> [AIM OF THE TASK]
Of the entries below, return only those lines from the line with "2_1_floorplan | -75.6" to the line with "met2: 27.7 / 52 / 7 / 1050", exactly, both included.

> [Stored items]
[Start of section]

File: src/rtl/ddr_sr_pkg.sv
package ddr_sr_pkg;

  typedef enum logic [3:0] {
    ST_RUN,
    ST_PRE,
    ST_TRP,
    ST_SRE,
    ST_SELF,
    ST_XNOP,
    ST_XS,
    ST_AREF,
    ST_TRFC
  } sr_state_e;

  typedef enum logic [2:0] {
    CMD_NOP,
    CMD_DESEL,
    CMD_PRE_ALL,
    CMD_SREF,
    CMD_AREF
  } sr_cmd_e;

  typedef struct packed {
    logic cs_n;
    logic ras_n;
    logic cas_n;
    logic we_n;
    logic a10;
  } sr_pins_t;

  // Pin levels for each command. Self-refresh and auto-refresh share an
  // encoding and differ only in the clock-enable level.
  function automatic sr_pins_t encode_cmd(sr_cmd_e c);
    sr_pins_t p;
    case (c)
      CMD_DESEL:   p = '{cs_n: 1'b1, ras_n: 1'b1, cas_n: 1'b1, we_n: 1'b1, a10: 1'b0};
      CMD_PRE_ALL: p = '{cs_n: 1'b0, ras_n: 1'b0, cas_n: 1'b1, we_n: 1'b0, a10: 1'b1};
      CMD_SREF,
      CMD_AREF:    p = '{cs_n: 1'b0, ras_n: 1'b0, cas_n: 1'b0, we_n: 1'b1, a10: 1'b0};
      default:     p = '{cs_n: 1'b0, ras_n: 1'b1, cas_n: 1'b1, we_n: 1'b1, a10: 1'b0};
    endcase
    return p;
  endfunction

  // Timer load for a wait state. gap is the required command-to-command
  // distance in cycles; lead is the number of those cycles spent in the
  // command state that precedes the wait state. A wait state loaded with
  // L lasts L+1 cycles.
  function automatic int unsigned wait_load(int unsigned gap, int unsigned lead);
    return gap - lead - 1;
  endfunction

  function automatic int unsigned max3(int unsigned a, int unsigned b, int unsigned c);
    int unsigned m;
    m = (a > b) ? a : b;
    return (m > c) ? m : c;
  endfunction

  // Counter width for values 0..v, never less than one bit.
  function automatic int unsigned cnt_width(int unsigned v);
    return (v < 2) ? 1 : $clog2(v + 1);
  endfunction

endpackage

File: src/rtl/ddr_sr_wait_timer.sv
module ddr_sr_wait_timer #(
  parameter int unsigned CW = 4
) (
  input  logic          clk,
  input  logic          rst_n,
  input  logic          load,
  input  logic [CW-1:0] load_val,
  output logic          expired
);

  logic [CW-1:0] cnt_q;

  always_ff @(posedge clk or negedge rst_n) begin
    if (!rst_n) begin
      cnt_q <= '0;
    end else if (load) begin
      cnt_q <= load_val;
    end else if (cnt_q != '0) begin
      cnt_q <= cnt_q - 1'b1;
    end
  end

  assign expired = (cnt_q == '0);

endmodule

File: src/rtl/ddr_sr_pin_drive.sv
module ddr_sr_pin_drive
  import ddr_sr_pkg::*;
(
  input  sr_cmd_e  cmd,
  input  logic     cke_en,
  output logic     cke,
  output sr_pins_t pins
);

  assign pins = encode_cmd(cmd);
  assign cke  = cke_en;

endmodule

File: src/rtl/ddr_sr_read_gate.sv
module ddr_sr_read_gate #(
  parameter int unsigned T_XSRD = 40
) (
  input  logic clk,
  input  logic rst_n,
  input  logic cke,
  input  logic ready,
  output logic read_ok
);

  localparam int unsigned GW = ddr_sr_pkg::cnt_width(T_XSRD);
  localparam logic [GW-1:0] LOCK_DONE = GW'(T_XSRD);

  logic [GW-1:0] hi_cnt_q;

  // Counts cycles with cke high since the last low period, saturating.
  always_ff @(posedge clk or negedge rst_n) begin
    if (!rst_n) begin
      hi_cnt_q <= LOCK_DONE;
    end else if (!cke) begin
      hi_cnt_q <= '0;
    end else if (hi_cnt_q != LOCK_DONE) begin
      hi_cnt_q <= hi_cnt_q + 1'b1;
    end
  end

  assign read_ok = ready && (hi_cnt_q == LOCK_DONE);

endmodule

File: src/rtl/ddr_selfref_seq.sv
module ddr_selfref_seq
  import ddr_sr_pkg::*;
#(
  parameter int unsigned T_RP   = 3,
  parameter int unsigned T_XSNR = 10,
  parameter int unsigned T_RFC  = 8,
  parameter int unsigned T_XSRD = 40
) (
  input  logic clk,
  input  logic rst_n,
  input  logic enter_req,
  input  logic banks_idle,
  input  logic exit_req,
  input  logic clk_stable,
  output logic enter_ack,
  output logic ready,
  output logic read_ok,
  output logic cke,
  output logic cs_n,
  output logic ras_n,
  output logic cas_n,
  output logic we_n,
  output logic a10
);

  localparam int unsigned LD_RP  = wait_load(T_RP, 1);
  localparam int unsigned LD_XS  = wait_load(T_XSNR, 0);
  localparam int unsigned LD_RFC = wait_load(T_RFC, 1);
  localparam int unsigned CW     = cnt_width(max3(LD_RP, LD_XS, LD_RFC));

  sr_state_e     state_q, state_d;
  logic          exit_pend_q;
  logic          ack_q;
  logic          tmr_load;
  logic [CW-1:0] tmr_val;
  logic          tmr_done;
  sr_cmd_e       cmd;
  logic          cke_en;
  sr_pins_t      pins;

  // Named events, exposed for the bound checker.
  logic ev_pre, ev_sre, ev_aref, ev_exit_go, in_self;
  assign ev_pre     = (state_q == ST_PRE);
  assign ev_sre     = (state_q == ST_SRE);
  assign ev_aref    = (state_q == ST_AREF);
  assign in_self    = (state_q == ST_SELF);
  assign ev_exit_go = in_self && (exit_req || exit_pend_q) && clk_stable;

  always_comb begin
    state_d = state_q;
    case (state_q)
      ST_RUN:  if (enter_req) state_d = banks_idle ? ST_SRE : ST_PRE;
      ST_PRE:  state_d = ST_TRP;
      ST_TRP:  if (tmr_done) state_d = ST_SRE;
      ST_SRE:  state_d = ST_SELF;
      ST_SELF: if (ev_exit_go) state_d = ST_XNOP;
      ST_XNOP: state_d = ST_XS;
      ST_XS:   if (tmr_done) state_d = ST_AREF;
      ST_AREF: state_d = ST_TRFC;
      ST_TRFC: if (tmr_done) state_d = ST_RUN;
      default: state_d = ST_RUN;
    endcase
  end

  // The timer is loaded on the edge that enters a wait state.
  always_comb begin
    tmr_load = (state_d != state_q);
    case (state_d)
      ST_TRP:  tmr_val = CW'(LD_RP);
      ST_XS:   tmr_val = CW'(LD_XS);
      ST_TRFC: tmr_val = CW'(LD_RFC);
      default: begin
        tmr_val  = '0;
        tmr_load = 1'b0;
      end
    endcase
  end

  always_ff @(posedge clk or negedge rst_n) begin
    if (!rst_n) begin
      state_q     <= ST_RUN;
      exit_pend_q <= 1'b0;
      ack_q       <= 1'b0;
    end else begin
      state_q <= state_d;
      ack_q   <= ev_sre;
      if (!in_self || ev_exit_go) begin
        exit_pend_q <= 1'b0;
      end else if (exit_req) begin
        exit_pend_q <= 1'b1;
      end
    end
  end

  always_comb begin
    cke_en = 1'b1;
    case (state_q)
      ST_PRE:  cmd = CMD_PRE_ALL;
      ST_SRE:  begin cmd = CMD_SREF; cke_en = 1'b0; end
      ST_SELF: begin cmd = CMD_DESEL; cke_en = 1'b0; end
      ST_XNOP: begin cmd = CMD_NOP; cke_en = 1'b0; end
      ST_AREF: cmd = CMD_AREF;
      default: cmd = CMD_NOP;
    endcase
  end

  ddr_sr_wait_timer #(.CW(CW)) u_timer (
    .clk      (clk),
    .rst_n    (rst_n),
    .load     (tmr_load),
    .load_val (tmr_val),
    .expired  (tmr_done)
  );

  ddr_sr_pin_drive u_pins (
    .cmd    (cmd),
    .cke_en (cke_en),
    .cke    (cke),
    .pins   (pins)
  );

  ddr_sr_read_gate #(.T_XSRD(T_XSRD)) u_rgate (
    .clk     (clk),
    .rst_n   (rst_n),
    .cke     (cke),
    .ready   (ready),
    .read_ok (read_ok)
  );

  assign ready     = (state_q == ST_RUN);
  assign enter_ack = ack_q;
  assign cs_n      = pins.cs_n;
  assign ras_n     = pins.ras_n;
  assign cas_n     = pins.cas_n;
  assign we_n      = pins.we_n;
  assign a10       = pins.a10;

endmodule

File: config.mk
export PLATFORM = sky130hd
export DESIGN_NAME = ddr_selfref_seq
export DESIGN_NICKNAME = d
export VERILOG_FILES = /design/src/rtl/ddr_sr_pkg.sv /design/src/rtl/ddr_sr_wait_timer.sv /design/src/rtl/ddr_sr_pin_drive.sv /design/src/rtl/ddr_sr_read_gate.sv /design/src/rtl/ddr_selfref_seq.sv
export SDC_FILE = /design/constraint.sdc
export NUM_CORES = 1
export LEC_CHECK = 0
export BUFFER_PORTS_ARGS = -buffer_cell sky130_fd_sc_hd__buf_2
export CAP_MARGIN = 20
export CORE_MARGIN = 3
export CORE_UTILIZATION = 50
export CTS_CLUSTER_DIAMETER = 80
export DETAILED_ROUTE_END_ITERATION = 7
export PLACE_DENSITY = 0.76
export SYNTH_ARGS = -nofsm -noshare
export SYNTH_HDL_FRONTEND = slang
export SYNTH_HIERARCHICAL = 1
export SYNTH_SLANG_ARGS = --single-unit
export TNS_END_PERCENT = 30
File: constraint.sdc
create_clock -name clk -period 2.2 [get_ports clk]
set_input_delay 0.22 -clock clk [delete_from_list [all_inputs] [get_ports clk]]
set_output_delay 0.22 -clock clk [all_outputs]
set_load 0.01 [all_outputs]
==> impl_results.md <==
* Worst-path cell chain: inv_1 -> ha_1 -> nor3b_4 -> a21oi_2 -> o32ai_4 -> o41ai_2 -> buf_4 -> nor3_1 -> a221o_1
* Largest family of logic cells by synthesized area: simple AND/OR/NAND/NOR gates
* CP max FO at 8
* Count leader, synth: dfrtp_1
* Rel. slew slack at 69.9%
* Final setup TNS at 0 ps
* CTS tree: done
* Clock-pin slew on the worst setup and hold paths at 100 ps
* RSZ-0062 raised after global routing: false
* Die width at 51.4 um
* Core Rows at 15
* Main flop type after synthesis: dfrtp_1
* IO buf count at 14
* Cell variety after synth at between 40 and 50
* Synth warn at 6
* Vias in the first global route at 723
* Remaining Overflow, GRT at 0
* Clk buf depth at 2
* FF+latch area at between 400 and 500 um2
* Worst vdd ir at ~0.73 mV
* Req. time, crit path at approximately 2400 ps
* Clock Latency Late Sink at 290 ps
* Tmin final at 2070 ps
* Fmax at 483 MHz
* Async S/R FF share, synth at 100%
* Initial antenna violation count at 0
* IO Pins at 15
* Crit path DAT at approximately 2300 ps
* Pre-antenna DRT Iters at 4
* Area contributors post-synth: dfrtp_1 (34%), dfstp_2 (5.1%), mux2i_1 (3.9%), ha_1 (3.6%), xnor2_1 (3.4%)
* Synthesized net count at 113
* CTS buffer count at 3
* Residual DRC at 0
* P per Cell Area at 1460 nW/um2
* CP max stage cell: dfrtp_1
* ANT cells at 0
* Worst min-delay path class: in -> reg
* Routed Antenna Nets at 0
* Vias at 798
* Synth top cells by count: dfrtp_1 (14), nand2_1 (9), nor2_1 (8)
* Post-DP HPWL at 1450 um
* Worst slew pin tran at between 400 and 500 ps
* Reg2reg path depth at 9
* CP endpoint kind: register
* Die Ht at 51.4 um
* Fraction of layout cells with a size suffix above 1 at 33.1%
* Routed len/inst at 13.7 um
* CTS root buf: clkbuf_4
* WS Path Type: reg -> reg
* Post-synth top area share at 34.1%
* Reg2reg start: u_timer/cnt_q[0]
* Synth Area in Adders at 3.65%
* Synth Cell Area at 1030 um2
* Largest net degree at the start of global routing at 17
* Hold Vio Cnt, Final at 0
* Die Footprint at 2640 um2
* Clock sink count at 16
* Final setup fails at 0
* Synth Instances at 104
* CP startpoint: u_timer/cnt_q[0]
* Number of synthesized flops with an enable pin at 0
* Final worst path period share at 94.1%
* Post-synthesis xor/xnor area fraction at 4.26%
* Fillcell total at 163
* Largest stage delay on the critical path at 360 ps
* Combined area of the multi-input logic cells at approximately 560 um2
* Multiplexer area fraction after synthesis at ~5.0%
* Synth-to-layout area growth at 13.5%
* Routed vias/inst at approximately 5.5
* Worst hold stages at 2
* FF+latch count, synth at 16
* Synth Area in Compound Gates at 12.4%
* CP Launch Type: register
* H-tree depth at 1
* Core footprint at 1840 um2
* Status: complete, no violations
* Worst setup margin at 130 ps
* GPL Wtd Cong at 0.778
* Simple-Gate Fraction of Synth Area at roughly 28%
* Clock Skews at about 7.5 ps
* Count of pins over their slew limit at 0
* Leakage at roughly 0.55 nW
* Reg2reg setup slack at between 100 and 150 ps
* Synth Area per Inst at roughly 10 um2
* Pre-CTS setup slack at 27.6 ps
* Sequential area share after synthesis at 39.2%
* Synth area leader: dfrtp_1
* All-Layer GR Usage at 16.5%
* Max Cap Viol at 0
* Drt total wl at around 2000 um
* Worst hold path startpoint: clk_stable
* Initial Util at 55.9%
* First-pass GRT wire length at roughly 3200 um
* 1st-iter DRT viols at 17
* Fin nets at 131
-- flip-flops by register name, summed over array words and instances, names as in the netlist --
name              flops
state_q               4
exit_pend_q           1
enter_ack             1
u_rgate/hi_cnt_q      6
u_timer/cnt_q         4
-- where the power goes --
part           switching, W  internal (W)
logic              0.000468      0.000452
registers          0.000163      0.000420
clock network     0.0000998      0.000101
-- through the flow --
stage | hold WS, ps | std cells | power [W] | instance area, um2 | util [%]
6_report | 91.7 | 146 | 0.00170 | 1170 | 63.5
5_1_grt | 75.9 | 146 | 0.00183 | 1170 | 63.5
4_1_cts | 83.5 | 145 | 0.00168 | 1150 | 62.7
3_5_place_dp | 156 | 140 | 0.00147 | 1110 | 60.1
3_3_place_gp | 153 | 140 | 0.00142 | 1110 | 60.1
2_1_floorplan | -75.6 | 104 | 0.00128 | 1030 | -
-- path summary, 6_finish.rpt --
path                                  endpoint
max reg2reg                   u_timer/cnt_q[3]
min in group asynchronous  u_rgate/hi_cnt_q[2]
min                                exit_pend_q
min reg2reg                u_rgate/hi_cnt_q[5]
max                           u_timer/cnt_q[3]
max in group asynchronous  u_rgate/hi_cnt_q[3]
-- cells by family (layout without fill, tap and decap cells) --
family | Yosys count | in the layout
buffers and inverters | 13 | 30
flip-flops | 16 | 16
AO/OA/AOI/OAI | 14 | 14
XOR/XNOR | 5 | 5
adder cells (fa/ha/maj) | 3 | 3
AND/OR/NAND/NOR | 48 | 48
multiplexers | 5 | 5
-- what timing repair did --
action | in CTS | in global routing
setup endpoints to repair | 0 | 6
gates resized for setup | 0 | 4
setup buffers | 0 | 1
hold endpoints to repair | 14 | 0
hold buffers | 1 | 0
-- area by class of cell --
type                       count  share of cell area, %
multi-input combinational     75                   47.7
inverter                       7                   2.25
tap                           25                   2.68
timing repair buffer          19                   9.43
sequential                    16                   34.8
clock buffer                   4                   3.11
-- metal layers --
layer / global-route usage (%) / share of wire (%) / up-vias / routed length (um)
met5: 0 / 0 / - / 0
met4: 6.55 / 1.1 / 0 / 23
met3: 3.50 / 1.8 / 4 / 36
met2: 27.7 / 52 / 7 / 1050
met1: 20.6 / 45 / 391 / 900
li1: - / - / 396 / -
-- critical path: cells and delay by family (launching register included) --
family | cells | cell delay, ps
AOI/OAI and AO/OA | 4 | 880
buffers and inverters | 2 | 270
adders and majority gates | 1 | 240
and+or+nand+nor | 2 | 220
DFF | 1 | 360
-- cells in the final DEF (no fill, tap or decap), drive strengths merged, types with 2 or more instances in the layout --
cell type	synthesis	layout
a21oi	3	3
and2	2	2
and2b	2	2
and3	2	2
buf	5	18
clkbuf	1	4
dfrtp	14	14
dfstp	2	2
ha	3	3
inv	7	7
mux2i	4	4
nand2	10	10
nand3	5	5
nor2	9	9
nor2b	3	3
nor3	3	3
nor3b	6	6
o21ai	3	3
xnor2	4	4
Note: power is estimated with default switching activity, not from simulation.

[End of section]

> [TASK RESPONSE]
2_1_floorplan | -75.6 | 104 | 0.00128 | 1030 | -
-- path summary, 6_finish.rpt --
path                                  endpoint
max reg2reg                   u_timer/cnt_q[3]
min in group asynchronous  u_rgate/hi_cnt_q[2]
min                                exit_pend_q
min reg2reg                u_rgate/hi_cnt_q[5]
max                           u_timer/cnt_q[3]
max in group asynchronous  u_rgate/hi_cnt_q[3]
-- cells by family (layout without fill, tap and decap cells) --
family | Yosys count | in the layout
buffers and inverters | 13 | 30
flip-flops | 16 | 16
AO/OA/AOI/OAI | 14 | 14
XOR/XNOR | 5 | 5
adder cells (fa/ha/maj) | 3 | 3
AND/OR/NAND/NOR | 48 | 48
multiplexers | 5 | 5
-- what timing repair did --
action | in CTS | in global routing
setup endpoints to repair | 0 | 6
gates resized for setup | 0 | 4
setup buffers | 0 | 1
hold endpoints to repair | 14 | 0
hold buffers | 1 | 0
-- area by class of cell --
type                       count  share of cell area, %
multi-input combinational     75                   47.7
inverter                       7                   2.25
tap                           25                   2.68
timing repair buffer          19                   9.43
sequential                    16                   34.8
clock buffer                   4                   3.11
-- metal layers --
layer / global-route usage (%) / share of wire (%) / up-vias / routed length (um)
met5: 0 / 0 / - / 0
met4: 6.55 / 1.1 / 0 / 23
met3: 3.50 / 1.8 / 4 / 36
met2: 27.7 / 52 / 7 / 1050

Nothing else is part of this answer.